First-principles prediction of 2D non-centrosymmetric Al2O3 with tunable piezoelectric and electric-field-responsive properties

Abstract

We predict a novel 2D non-centrosymmetric Al₂O₃ (NCS-Al₂O₃) structure using first-principles calculations combined with the MAGUS structure search package. This puckered hexagonal structure, featuring an “O–Al–O–Al–O” stacking sequence, exhibits exceptional stability with a formation energy of −2.88 eV per atom, surpassing that of a previously reported planar monolayer phase (−2.39 eV per atom) and closer to the bulk α-Al₂O₃ value (−3.16 eV per atom).
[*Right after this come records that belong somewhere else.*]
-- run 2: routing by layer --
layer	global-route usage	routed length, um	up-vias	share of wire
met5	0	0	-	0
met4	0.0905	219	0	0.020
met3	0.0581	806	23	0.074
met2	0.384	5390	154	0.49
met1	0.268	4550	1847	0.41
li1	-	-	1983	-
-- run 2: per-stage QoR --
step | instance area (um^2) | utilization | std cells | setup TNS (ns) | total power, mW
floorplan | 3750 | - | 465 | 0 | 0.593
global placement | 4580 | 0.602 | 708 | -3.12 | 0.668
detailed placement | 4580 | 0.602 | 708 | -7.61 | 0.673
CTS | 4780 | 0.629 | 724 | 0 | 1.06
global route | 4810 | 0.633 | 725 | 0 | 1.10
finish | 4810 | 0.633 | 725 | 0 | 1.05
### src/rtl/msi_evq_writer.sv
module msi_evq_writer #(
  parameter int Q_W   = 3,
  parameter int PTR_W = 7
) (
  input  logic             clk,
  input  logic             rst_n,
  input  logic [63:0]      base_addr,
  input  logic             msi_valid,
  input  logic [63:0]      msi_addr,
  input  logic [31:0]      msi_data,
  input  logic [15:0]      msi_rid,
  input  logic [7:0]       msi_tag,
  input  logic             map_we,
  input  logic [7:0]       map_idx,
  input  logic             map_valid,
  input  logic [Q_W-1:0]   map_queue,
  input  logic             pend_clr,
  input  logic [7:0]       pend_clr_idx,
  input  logic             head_we,
  input  logic [Q_W-1:0]   head_idx,
  input  logic [PTR_W-1:0] head_val,
  output logic             wr_valid,
  output logic [63:0]      wr_addr,
  output logic [511:0]     wr_data,
  output logic [7:0]       wr_mask,
  output logic             wr_last,
  output logic [7:0]       wr_tag
);
  localparam int NUM_Q  = 1 << Q_W;
  localparam int REC_SH = 6;
  localparam int Q_SH   = REC_SH + PTR_W;

  logic [255:0]     mapped, pending;
  logic [Q_W-1:0]   qsel [256];
  logic [PTR_W-1:0] head [NUM_Q];
  logic [PTR_W-1:0] tail [NUM_Q];

  logic [7:0]       num;
  logic [Q_W-1:0]   q;
  logic [PTR_W-1:0] t;
  logic             full, deliver;
  logic [7:0]       d;
  logic [6:0]       fmt;
  logic [63:0]      w0, w1, rec_addr;

  assign num     = msi_data[7:0];
  assign q       = qsel[num];
  assign t       = tail[q];
  assign full    = (t + PTR_W'(1)) == head[q];
  assign deliver = msi_valid && mapped[num] && !pending[num] && !full;

  assign d   = msi_data[7:0];
  assign fmt = (msi_addr[63:32] == 32'd0) ? 7'b1011000 : 7'b1111000;
  assign w0  = {1'b0, fmt, 10'd1, msi_addr[15:2], msi_rid, d + 8'd1, d};
  assign w1  = {msi_addr[63:16], d + 8'd3, d + 8'd2};
  assign rec_addr = base_addr + (64'(q) << Q_SH) + (64'(t) << REC_SH);

  always_ff @(posedge clk or negedge rst_n) begin
    if (!rst_n) begin
      mapped  <= '0;
      pending <= '0;
      for (int i = 0; i < 256; i++) qsel[i] <= '0;
      for (int i = 0; i < NUM_Q; i++) begin
        head[i] <= '0;
        tail[i] <= '0;
      end
    end else begin
      if (map_we) begin
        mapped[map_idx] <= map_valid;
        qsel[map_idx]   <= map_queue;
      end
      if (pend_clr) pending[pend_clr_idx] <= 1'b0;
      if (deliver)  pending[num] <= 1'b1;
      if (head_we)  head[head_idx] <= head_val;
      if (deliver)  tail[q] <= t + PTR_W'(1);
    end
  end

  always_ff @(posedge clk or negedge rst_n) begin
    if (!rst_n) begin
      wr_valid <= 1'b0;
      wr_addr  <= '0;
      wr_data  <= '0;
      wr_tag   <= '0;
    end else begin
      wr_valid <= deliver;
      if (deliver) begin
        wr_addr <= rec_addr;
        wr_data <= {w0, w1, 384'd0};
        wr_tag  <= msi_tag;
      end
    end
  end

  assign wr_mask = 8'h00;
  assign wr_last = wr_valid;
endmodule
It is an indirect bandgap semiconductor (3.98 eV) with intermediate mechanical stiffness and relatively strong anisotropy (A^U ∼ 7.99). Crucially, the broken inversion symmetry enables strong in-plane piezoelectricity (∼0.6 C m⁻²). Most significantly, an out-of-plane electric field can reversibly switch the NCS-Al₂O₃ structure between centrosymmetric and non-centrosymmetric states by modulating a low energy barrier (∼0.11 eV). This unique electric-field-responsive behavior, coupled with its high stability and piezoelectricity, positions NCS-Al₂O₃ as a promising candidate for applications in 2D electronics, in-plane piezoelectric sensors, and electric-field-gated non-volatile memory devices.